File: src/rtl/dmem_pkg.sv
// Shared types and helpers for the data-memory bridge (dmem_bridge).
// Optional timeout support is enabled by defining DMEM_TIMEOUT_EN.
package dmem_pkg;

    typedef enum logic [1:0] {
        SZ_BYTE = 2'b00,
        SZ_HALF = 2'b01,
        SZ_WORD = 2'b10
    } size_t;

    typedef enum logic [1:0] {
        IDLE   = 2'b00,
        REQ    = 2'b01,
        WAIT_R = 2'b10,
        DONE   = 2'b11
    } state_t;

    localparam logic [31:0] BUS_ERR_DATA = 32'hDEADBEEF;

    // The reserved encoding 2'b11 behaves as a word access.
    function automatic size_t decode_size(input logic [1:0] raw);
        size_t sz;
        case (raw)
            2'b00:   sz = SZ_BYTE;
            2'b01:   sz = SZ_HALF;
            default: sz = SZ_WORD;
        endcase
        return sz;
    endfunction

    function automatic logic is_misaligned(input size_t sz, input logic [1:0] off);
        logic bad;
        case (sz)
            SZ_BYTE: bad = 1'b0;
            SZ_HALF: bad = off[0];
            default: bad = |off;
        endcase
        return bad;
    endfunction

endpackage
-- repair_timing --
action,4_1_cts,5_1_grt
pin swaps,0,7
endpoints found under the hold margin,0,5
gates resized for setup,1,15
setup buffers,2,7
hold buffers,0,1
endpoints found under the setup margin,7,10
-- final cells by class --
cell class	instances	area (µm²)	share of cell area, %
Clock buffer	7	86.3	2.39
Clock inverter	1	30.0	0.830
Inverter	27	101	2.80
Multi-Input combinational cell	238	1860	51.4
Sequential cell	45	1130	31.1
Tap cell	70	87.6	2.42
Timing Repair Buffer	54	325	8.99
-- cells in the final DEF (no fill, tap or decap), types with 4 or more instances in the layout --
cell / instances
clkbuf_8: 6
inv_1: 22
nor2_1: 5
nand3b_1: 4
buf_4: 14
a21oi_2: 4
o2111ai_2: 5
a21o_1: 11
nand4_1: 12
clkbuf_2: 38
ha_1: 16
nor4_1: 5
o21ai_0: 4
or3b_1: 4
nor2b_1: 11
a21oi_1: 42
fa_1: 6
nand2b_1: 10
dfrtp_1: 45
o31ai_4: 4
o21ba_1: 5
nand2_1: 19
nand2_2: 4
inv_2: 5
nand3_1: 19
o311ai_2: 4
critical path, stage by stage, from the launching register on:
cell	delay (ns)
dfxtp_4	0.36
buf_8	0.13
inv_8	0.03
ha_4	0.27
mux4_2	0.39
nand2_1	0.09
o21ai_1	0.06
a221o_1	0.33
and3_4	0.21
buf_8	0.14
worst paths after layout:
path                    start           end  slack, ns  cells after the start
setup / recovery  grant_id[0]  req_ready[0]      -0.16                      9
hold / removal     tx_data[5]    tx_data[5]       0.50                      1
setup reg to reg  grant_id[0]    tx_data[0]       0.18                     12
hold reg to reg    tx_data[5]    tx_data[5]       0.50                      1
===== config.mk =====
export PLATFORM = sky130hd
export DESIGN_NAME = bus_arbiter
export DESIGN_NICKNAME = d
export VERILOG_FILES = /design/src/rtl/bus_arbiter.sv
export SDC_FILE = /design/constraint.sdc
export NUM_CORES = 1
export LEC_CHECK = 0
export BUFFER_PORTS_ARGS = -buffer_cell sky130_fd_sc_hd__clkbuf_2
export CAP_MARGIN = 20
export CORE_MARGIN = 10
export CORE_UTILIZATION = 40
export DETAILED_ROUTE_END_ITERATION = 10
export GPL_TIMING_DRIVEN = 0
export PLACE_DENSITY = 0.68
export SLEW_MARGIN = 5
export SYNTH_ARGS = -nofsm -noshare
export SYNTH_HDL_FRONTEND = slang
export SYNTH_SLANG_ARGS = --single-unit

===== constraint.sdc =====
create_clock -name clk -period 2.4 [get_ports clk]
set_clock_uncertainty 0.1 [all_clocks]
set_input_delay 0.48 -clock clk [delete_from_list [all_inputs] [get_ports clk]]
set_output_delay 0.48 -clock clk [all_outputs]
set_load 0.05 [all_outputs]
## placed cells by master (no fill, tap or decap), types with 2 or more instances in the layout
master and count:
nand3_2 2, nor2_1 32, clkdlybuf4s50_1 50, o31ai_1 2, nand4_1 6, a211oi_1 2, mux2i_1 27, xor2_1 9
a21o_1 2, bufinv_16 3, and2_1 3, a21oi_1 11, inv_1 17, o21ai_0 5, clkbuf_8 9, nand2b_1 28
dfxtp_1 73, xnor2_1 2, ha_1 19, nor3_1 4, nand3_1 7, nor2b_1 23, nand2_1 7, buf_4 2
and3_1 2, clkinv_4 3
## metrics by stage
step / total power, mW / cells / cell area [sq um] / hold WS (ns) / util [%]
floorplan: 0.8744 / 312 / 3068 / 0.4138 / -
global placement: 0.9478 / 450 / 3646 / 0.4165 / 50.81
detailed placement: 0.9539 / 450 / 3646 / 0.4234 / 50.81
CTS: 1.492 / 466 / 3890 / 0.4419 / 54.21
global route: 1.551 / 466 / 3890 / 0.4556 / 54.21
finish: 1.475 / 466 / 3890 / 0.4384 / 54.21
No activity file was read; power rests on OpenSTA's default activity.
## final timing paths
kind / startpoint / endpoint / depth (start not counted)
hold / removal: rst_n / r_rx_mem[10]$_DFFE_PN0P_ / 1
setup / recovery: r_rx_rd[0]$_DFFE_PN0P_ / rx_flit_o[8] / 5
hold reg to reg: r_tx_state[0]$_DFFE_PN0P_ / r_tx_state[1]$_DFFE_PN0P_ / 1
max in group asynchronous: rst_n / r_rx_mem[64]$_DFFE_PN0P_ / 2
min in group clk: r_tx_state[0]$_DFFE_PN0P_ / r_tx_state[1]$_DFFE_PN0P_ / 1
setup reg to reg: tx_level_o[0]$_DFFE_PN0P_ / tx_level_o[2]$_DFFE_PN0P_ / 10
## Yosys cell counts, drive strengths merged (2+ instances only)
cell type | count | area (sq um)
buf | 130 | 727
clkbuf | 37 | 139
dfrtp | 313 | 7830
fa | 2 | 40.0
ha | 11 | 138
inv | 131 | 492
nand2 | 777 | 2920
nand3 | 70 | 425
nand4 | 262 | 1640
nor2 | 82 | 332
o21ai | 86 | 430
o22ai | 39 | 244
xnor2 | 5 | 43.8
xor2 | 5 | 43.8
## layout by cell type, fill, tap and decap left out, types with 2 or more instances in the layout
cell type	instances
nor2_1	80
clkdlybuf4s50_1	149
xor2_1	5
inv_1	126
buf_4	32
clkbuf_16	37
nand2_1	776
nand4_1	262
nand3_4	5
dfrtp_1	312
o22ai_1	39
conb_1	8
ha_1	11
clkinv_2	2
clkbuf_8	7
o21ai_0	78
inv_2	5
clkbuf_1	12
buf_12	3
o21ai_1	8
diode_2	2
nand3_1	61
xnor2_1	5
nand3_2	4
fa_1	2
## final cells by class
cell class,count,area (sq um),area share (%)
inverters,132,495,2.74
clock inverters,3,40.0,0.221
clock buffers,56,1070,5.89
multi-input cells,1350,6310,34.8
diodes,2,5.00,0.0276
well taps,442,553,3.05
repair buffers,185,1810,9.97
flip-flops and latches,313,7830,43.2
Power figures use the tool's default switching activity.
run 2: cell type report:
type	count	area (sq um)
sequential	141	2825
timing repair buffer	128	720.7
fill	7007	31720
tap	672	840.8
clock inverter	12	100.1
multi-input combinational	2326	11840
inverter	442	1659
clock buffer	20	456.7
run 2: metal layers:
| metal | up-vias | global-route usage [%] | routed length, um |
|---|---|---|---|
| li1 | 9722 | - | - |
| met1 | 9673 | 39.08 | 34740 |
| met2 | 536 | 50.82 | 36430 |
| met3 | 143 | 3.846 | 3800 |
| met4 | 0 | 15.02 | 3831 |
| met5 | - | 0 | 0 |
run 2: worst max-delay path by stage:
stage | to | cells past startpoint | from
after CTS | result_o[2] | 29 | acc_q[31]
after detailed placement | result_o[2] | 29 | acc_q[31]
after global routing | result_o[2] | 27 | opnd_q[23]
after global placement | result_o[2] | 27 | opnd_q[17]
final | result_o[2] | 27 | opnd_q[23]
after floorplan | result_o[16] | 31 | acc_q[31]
File: config.mk
export PLATFORM = sky130hd
export DESIGN_NAME = ad7991_i2c_responder
export DESIGN_NICKNAME = d
export VERILOG_FILES = /design/src/rtl/ad7991_i2c_responder.sv
export SDC_FILE = /design/constraint.sdc
export NUM_CORES = 1
export LEC_CHECK = 0
export BUFFER_PORTS_ARGS = -buffer_cell sky130_fd_sc_hd__buf_4
export CORE_UTILIZATION = 46
export CTS_BUF_LIST = sky130_fd_sc_hd__clkbuf_2 sky130_fd_sc_hd__clkbuf_4 sky130_fd_sc_hd__clkbuf_8
export CTS_CLUSTER_SIZE = 20
export DETAILED_ROUTE_END_ITERATION = 10
export PLACE_DENSITY = 0.68
export SYNTH_ARGS = -nofsm -noshare
export SYNTH_HDL_FRONTEND = slang
export SYNTH_SLANG_ARGS = --single-unit
File: constraint.sdc
create_clock -name clk -period 4.3 [get_ports clk]
set_input_delay 0.43 -clock clk [delete_from_list [all_inputs] [get_ports clk]]
set_output_delay 0.43 -clock clk [all_outputs]
set_load 0.01 [all_outputs]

+ + + + +

■ THE TASK
Write out every line from the data above that includes "worst".

■ FINISHED TASK
worst paths after layout:
run 2: worst max-delay path by stage:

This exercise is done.